Task item –
From the records below, extract only the lines running from the line with "grtUsageTotal_pct: 23.1" to the line with "xor+xnor | 4", both lines included, reproducing them exactly.

Information shown –

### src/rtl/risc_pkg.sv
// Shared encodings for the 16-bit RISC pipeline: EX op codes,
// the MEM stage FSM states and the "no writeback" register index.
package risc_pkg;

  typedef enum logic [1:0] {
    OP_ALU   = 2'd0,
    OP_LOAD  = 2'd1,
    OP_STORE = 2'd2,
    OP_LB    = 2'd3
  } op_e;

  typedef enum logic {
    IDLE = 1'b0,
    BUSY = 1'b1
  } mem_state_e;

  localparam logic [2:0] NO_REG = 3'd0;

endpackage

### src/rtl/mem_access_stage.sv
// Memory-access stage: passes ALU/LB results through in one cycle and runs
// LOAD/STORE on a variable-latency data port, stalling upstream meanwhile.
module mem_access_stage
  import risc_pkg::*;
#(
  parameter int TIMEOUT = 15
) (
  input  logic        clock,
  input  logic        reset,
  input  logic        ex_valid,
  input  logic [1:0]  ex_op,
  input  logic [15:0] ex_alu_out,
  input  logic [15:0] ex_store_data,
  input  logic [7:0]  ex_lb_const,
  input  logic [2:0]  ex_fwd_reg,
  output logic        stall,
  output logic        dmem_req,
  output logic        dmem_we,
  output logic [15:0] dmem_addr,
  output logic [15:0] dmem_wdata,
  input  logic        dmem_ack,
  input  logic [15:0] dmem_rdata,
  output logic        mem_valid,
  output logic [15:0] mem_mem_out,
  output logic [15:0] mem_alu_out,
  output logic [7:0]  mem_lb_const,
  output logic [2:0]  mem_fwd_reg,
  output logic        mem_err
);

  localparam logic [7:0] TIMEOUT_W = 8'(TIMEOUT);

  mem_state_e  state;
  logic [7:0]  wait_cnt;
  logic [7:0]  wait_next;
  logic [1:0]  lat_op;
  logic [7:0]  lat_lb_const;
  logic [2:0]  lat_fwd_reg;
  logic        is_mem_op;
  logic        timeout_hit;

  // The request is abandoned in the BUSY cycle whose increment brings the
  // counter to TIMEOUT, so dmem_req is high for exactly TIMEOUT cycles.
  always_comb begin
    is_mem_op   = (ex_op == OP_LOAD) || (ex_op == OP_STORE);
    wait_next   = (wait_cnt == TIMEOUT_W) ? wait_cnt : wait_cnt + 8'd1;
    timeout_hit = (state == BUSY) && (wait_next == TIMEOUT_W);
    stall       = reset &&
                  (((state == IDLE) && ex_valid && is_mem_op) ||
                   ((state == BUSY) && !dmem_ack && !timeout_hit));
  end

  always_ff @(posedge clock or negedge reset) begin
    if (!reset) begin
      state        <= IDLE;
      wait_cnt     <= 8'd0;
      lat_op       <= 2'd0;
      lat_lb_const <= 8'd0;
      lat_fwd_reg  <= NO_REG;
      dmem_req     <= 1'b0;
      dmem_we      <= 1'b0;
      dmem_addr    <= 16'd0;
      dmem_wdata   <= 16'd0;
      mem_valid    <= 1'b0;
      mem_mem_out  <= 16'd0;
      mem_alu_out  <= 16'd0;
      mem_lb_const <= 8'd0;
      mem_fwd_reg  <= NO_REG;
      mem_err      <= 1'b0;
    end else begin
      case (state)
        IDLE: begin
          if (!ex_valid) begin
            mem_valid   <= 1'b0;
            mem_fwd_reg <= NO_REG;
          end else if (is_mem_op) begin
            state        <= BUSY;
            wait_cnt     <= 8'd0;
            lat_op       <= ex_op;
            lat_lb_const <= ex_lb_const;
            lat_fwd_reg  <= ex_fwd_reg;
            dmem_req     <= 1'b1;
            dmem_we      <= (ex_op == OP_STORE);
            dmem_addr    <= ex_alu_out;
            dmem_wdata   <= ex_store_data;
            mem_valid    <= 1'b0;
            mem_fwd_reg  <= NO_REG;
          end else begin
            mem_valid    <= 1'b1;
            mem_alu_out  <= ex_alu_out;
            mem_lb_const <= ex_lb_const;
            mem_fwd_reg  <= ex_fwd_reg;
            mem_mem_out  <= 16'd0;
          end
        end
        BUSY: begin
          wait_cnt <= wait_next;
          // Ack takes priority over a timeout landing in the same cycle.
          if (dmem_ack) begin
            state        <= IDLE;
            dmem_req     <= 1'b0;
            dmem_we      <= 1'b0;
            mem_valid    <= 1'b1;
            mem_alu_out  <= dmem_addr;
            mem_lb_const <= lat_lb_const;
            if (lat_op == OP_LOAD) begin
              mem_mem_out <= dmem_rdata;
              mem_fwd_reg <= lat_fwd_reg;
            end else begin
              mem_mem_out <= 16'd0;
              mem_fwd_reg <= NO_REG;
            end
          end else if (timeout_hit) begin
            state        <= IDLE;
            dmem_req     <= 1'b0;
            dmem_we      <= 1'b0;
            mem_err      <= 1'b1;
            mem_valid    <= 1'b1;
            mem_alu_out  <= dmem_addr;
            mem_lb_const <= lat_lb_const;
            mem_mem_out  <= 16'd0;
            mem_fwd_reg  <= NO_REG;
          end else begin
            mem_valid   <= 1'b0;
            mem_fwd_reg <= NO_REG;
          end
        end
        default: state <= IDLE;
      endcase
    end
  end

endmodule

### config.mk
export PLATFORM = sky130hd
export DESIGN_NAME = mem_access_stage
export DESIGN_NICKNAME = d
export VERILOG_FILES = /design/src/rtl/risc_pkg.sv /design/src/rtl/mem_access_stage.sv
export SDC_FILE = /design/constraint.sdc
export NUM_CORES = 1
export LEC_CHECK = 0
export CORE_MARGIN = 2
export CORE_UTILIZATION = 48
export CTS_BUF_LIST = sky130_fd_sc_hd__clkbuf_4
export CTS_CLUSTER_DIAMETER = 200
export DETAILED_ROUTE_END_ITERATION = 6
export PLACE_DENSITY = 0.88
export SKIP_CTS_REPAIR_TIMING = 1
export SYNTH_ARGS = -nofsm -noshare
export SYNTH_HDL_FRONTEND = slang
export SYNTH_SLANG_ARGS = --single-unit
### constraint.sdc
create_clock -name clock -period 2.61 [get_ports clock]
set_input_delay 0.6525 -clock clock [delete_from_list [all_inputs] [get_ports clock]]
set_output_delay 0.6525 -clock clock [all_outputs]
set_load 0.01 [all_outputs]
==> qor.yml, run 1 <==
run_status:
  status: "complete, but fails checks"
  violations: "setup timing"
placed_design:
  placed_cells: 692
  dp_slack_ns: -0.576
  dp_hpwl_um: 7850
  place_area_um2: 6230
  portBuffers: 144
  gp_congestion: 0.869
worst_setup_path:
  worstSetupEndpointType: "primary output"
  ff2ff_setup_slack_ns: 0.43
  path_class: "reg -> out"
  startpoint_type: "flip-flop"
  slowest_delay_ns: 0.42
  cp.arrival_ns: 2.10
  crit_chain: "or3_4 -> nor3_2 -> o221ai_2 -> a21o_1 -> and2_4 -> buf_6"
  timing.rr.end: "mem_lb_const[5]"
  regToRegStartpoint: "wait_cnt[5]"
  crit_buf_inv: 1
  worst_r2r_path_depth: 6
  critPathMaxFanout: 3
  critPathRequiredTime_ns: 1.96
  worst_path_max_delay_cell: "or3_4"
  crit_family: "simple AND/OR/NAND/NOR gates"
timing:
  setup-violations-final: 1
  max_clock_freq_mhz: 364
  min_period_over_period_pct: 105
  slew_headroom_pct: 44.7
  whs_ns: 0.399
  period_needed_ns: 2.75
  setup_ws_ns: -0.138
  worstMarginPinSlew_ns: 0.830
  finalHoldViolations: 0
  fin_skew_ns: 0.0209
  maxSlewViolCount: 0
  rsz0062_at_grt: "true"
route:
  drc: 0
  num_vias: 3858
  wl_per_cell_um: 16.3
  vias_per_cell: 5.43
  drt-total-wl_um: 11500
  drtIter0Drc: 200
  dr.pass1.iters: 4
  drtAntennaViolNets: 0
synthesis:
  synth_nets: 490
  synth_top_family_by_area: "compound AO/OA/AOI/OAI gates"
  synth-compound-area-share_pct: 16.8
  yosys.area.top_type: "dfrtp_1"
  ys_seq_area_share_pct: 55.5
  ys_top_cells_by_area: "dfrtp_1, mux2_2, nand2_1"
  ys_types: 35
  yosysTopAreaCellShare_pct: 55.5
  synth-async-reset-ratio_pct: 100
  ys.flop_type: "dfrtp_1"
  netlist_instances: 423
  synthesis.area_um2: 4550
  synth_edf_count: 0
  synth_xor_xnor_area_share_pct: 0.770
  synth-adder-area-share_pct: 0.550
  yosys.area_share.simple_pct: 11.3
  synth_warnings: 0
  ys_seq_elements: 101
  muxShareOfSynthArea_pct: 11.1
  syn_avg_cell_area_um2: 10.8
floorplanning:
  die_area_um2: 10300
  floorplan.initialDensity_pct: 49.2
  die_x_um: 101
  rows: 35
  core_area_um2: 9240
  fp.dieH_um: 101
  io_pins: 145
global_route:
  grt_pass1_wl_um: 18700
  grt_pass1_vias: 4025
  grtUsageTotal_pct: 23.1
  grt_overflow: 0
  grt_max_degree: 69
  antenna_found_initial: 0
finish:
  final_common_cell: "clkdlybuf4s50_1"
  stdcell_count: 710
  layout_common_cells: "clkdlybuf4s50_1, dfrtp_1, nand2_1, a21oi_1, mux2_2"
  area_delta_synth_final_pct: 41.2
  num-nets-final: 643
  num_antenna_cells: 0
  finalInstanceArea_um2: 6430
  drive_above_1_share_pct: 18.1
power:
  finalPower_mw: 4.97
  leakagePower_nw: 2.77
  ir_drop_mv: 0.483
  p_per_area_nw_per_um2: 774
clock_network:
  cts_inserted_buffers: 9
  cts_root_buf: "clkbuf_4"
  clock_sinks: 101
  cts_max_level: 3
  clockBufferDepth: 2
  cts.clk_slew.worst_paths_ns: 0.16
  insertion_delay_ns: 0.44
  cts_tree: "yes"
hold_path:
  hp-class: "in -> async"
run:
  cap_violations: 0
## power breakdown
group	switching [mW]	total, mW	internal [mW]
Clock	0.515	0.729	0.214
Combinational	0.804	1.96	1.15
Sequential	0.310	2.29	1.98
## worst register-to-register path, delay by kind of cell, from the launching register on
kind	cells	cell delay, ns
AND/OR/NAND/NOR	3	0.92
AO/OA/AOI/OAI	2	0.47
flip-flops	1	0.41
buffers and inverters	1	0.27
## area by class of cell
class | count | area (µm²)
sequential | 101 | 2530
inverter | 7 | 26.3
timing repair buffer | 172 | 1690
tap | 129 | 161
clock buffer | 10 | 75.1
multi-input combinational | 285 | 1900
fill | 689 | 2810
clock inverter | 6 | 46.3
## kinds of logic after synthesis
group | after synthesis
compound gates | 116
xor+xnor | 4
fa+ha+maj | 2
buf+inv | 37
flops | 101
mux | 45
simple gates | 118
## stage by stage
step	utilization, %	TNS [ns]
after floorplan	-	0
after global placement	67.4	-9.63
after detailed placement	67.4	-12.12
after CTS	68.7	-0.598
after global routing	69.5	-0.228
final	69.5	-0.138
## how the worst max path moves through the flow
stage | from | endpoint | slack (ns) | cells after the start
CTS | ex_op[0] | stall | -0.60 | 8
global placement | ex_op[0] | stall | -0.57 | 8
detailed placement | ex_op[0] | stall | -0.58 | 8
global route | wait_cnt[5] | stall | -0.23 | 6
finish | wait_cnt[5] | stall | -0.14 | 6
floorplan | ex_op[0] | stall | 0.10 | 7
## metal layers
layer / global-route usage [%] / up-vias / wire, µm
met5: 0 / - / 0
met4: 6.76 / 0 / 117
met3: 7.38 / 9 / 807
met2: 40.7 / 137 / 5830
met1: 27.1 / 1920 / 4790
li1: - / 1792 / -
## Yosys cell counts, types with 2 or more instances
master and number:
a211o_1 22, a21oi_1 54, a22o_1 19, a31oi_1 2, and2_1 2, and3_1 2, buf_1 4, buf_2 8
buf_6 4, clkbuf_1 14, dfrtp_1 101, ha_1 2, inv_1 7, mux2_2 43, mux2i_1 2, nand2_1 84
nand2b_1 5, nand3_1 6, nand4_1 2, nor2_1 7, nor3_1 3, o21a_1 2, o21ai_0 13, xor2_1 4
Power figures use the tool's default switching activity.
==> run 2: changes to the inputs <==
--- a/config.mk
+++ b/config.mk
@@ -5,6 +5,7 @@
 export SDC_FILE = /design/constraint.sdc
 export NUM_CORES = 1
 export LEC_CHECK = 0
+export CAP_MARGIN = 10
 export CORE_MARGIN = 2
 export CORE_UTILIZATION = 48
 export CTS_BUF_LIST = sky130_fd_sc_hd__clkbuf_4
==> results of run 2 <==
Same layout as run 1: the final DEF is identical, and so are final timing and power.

--

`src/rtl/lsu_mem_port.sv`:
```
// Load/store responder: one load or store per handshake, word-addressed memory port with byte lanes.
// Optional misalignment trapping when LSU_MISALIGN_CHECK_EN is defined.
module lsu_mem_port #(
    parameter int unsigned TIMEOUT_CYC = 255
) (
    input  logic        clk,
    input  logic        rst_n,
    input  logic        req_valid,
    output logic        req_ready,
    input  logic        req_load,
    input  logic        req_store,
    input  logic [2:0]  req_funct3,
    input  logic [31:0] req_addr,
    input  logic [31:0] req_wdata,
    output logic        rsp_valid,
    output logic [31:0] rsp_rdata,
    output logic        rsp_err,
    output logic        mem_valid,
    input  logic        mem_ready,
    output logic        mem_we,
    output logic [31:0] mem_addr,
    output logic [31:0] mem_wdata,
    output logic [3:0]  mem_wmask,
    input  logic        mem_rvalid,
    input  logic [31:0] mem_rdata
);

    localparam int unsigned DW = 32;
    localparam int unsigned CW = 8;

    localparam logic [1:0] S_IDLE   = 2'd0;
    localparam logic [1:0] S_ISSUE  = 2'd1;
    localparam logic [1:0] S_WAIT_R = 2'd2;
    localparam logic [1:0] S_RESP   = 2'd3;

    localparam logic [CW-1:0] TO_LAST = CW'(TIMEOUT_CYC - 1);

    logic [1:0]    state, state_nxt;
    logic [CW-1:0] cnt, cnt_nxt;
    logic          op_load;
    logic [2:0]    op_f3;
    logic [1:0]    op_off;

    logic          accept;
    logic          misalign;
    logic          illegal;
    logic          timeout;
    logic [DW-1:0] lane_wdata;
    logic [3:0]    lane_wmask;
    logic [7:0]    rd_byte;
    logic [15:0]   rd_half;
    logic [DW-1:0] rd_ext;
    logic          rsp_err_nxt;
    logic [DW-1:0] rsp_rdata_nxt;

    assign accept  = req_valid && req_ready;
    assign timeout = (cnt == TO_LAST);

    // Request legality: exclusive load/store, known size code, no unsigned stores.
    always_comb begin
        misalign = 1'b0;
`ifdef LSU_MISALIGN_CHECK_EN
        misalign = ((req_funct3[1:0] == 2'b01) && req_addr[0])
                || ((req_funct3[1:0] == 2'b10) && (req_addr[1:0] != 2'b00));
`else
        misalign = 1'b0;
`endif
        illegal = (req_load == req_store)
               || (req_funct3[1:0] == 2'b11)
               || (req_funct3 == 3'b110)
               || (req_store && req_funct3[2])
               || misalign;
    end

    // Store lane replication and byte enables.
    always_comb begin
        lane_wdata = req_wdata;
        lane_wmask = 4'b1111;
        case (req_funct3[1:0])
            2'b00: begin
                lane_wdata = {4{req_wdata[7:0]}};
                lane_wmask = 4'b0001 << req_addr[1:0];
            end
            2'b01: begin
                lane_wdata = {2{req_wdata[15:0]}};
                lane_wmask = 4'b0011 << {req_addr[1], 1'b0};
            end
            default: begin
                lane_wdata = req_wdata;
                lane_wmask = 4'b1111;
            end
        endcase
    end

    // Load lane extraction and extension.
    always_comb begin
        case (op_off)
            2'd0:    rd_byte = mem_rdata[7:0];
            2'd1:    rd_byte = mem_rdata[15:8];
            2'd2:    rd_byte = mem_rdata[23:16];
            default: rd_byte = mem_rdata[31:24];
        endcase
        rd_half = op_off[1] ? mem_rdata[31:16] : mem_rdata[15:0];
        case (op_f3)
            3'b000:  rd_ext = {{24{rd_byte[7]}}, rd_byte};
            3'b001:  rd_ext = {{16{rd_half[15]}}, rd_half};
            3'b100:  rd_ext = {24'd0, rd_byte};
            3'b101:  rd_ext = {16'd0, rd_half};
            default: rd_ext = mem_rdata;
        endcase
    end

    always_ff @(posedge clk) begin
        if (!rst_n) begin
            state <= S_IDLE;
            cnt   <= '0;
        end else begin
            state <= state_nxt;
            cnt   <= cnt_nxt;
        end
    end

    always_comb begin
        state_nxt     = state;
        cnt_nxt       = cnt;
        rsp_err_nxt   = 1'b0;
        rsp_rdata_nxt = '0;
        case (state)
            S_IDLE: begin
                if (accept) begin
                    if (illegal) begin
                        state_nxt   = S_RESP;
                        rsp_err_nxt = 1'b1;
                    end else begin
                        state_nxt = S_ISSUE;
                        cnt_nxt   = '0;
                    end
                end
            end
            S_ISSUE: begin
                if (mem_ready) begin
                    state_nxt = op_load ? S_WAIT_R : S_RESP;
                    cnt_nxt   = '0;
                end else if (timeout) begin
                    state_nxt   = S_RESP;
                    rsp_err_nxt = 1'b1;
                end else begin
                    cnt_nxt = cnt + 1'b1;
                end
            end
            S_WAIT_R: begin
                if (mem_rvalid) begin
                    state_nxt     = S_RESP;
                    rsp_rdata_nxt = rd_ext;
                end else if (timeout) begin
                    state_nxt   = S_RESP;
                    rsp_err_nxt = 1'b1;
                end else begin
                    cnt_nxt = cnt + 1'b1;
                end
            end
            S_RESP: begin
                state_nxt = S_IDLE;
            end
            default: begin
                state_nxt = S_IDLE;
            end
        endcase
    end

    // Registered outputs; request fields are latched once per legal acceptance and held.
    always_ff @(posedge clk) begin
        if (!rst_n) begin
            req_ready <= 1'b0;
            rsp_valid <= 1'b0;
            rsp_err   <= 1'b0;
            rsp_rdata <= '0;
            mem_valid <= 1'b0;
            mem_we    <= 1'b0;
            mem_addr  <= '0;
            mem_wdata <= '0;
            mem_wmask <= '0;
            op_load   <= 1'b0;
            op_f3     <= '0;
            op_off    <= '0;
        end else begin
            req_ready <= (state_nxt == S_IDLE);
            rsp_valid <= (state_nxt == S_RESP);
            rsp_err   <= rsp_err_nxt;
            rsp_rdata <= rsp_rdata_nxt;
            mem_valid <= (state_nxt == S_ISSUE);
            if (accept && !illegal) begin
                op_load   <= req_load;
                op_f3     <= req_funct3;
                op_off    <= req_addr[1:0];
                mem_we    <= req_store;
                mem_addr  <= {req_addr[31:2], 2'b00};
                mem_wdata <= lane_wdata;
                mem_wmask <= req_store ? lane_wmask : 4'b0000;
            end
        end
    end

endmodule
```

Response to this exercise –
  grtUsageTotal_pct: 23.1
  grt_overflow: 0
  grt_max_degree: 69
  antenna_found_initial: 0
finish:
  final_common_cell: "clkdlybuf4s50_1"
  stdcell_count: 710
  layout_common_cells: "clkdlybuf4s50_1, dfrtp_1, nand2_1, a21oi_1, mux2_2"
  area_delta_synth_final_pct: 41.2
  num-nets-final: 643
  num_antenna_cells: 0
  finalInstanceArea_um2: 6430
  drive_above_1_share_pct: 18.1
power:
  finalPower_mw: 4.97
  leakagePower_nw: 2.77
  ir_drop_mv: 0.483
  p_per_area_nw_per_um2: 774
clock_network:
  cts_inserted_buffers: 9
  cts_root_buf: "clkbuf_4"
  clock_sinks: 101
  cts_max_level: 3
  clockBufferDepth: 2
  cts.clk_slew.worst_paths_ns: 0.16
  insertion_delay_ns: 0.44
  cts_tree: "yes"
hold_path:
  hp-class: "in -> async"
run:
  cap_violations: 0
## power breakdown
group	switching [mW]	total, mW	internal [mW]
Clock	0.515	0.729	0.214
Combinational	0.804	1.96	1.15
Sequential	0.310	2.29	1.98
## worst register-to-register path, delay by kind of cell, from the launching register on
kind	cells	cell delay, ns
AND/OR/NAND/NOR	3	0.92
AO/OA/AOI/OAI	2	0.47
flip-flops	1	0.41
buffers and inverters	1	0.27
## area by class of cell
class | count | area (µm²)
sequential | 101 | 2530
inverter | 7 | 26.3
timing repair buffer | 172 | 1690
tap | 129 | 161
clock buffer | 10 | 75.1
multi-input combinational | 285 | 1900
fill | 689 | 2810
clock inverter | 6 | 46.3
## kinds of logic after synthesis
group | after synthesis
compound gates | 116
xor+xnor | 4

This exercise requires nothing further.